Objective Behavioral and pharmacological treatments for children with ADHD were evaluated to address whether endpoint outcomes are better depending on which treatment is initiated first, and, in case of insufficient response to initial treatment, whether increasing dose of initial treatment or adding the other treatment modality is superior. Methods Children with ADHD (ages 5–12, N = 146, 76% male) were treated for one school year. Children were randomized to initiate treatment with low doses of either (a) behavioral parent training (8 group sessions) and brief teacher consultation to establish a Daily Report Card or (b) extended-release methylphenidate (equivalent to .15 mg/kg/dose bid).

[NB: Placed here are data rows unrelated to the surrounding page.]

[src/rtl/sertx_shift.sv]
module sertx_shift #(
  parameter int DATA_W = 8
) (
  input  logic              clk,
  input  logic              rst_n,
  input  logic              tick,
  input  logic              run,
  input  logic              wr_data_ev,
  input  logic [DATA_W-1:0] wr_byte,
  input  logic              par_en,
  output logic              tde,
  output logic              busy,
  output logic              load_ev,
  output logic              ser_line
);
  localparam int FW = DATA_W + 3;
  localparam int CW = $clog2(FW + 1);

  function automatic logic [FW-1:0] make_frame(logic [DATA_W-1:0] d, logic pe);
    logic pbit;
    pbit = pe ? ^d : 1'b1;
    return {1'b1, pbit, d, 1'b0};
  endfunction

  function automatic logic [CW-1:0] frame_last(logic pe);
    return pe ? CW'(FW - 1) : CW'(FW - 2);
  endfunction

  logic [DATA_W-1:0] hold_q;
  logic [FW-1:0]     sh_q;
  logic [CW-1:0]     idx_q, last_q;
  logic              busy_q, tde_q;
  logic              at_last, free, done_ev;

  assign at_last = busy_q && (idx_q == last_q);
  assign free    = !busy_q || at_last;
  assign load_ev = tick && run && free && !tde_q;
  assign done_ev = tick && at_last && !load_ev;

  always_ff @(posedge clk or negedge rst_n) begin
    if (!rst_n) begin
      hold_q <= '0;
      sh_q   <= '1;
      idx_q  <= '0;
      last_q <= '0;
      busy_q <= 1'b0;
      tde_q  <= 1'b1;
    end else begin
      if (wr_data_ev) hold_q <= wr_byte;
      if (load_ev) begin
        sh_q   <= make_frame(hold_q, par_en);
        idx_q  <= '0;
        last_q <= frame_last(par_en);
        busy_q <= 1'b1;
      end else if (done_ev) begin
        busy_q <= 1'b0;
        sh_q   <= '1;
      end else if (tick && busy_q) begin
        sh_q  <= {1'b1, sh_q[FW-1:1]};
        idx_q <= idx_q + 1'b1;
      end
      if (wr_data_ev)   tde_q <= 1'b0;
      else if (load_ev) tde_q <= 1'b1;
    end
  end

  assign tde      = tde_q;
  assign busy     = busy_q;
  assign ser_line = busy_q ? sh_q[0] : 1'b1;
endmodule

[src/rtl/sertx_pinmux.sv]
module sertx_pinmux
  import sertx_pkg::*;
(
  input  logic     ser_line,
  input  pin_cfg_t cfg,
  output logic     pin_o,
  output logic     pin_oe
);
  always_comb begin
    if (cfg.sel) begin
      pin_o  = cfg.dr;
      pin_oe = cfg.dir;
    end else begin
      pin_o  = ser_line;
      pin_oe = 1'b1;
    end
  end
endmodule

[src/rtl/sertx_top.sv]
module sertx_top
  import sertx_pkg::*;
#(
  parameter int DATA_W = 8,
  parameter int DIV_W  = 16
) (
  input  logic              clk,
  input  logic              rst_n,
  input  logic              wr_en,
  input  logic [2:0]        wr_addr,
  input  logic [DATA_W-1:0] wr_data,
  input  logic [DIV_W-1:0]  baud_div,
  output logic              tx_empty,
  output logic              tx_end,
  output logic              txd_o,
  output logic              txd_oe
);
  logic     stby_q, par_en_q;
  pin_cfg_t pin_q;
  logic     acc_ok, wr_data_ev, tick, run;
  logic     tde, busy, load_ev, ser_line;

  assign run        = !stby_q;
  assign acc_ok     = wr_en && !stby_q;
  assign wr_data_ev = acc_ok && (wr_addr == RA_DATA);

  always_ff @(posedge clk or negedge rst_n) begin
    if (!rst_n) begin
      stby_q   <= 1'b1;
      par_en_q <= 1'b0;
      pin_q    <= '{sel: 1'b0, dir: 1'b1, dr: 1'b1};
    end else begin
      if (wr_en && wr_addr == RA_STBY) stby_q <= wr_data[0];
      if (acc_ok && wr_addr == RA_CTRL) par_en_q <= wr_data[0];
      if (acc_ok && wr_addr == RA_PORT) begin
        pin_q.dr  <= wr_data[0];
        pin_q.dir <= wr_data[1];
      end
      if (acc_ok && wr_addr == RA_PSEL) pin_q.sel <= wr_data[0];
    end
  end

  sertx_baud #(.DIV_W(DIV_W)) i_baud (
    .clk(clk), .rst_n(rst_n), .run(run), .div(baud_div), .tick(tick)
  );

  sertx_shift #(.DATA_W(DATA_W)) i_shift (
    .clk(clk), .rst_n(rst_n), .tick(tick), .run(run),
    .wr_data_ev(wr_data_ev), .wr_byte(wr_data), .par_en(par_en_q),
    .tde(tde), .busy(busy), .load_ev(load_ev), .ser_line(ser_line)
  );

  sertx_pinmux i_pinmux (
    .ser_line(ser_line), .cfg(pin_q), .pin_o(txd_o), .pin_oe(txd_oe)
  );

  assign tx_empty = tde;
  assign tx_end   = tde && !busy;
endmodule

After 8 weeks or at later monthly intervals as necessary, insufficient responders were rerandomized to secondary interventions that either increased the dose/intensity of the initial treatment or added the other treatment modality, with adaptive adjustments monthly as needed to these secondary treatments. Results The group beginning with behavioral treatment displayed significantly lower rates of observed classroom rule violations (the primary outcome) and parent/teacher ratings of oppositional behavior at study endpoint and tended to have fewer out-of-class disciplinary events. Further, adding medication secondary to initial behavior modification resulted in better outcomes on the primary outcomes and other measures than adding behavior modification to initial medication. Normalization rates on teacher and parent ratings were generally high. Parents who began treatment with behavioral parent training had substantially better attendance than those assigned to receive training following medication. Conclusions Beginning treatment with behavioral intervention produced better outcomes overall than beginning treatment with medication.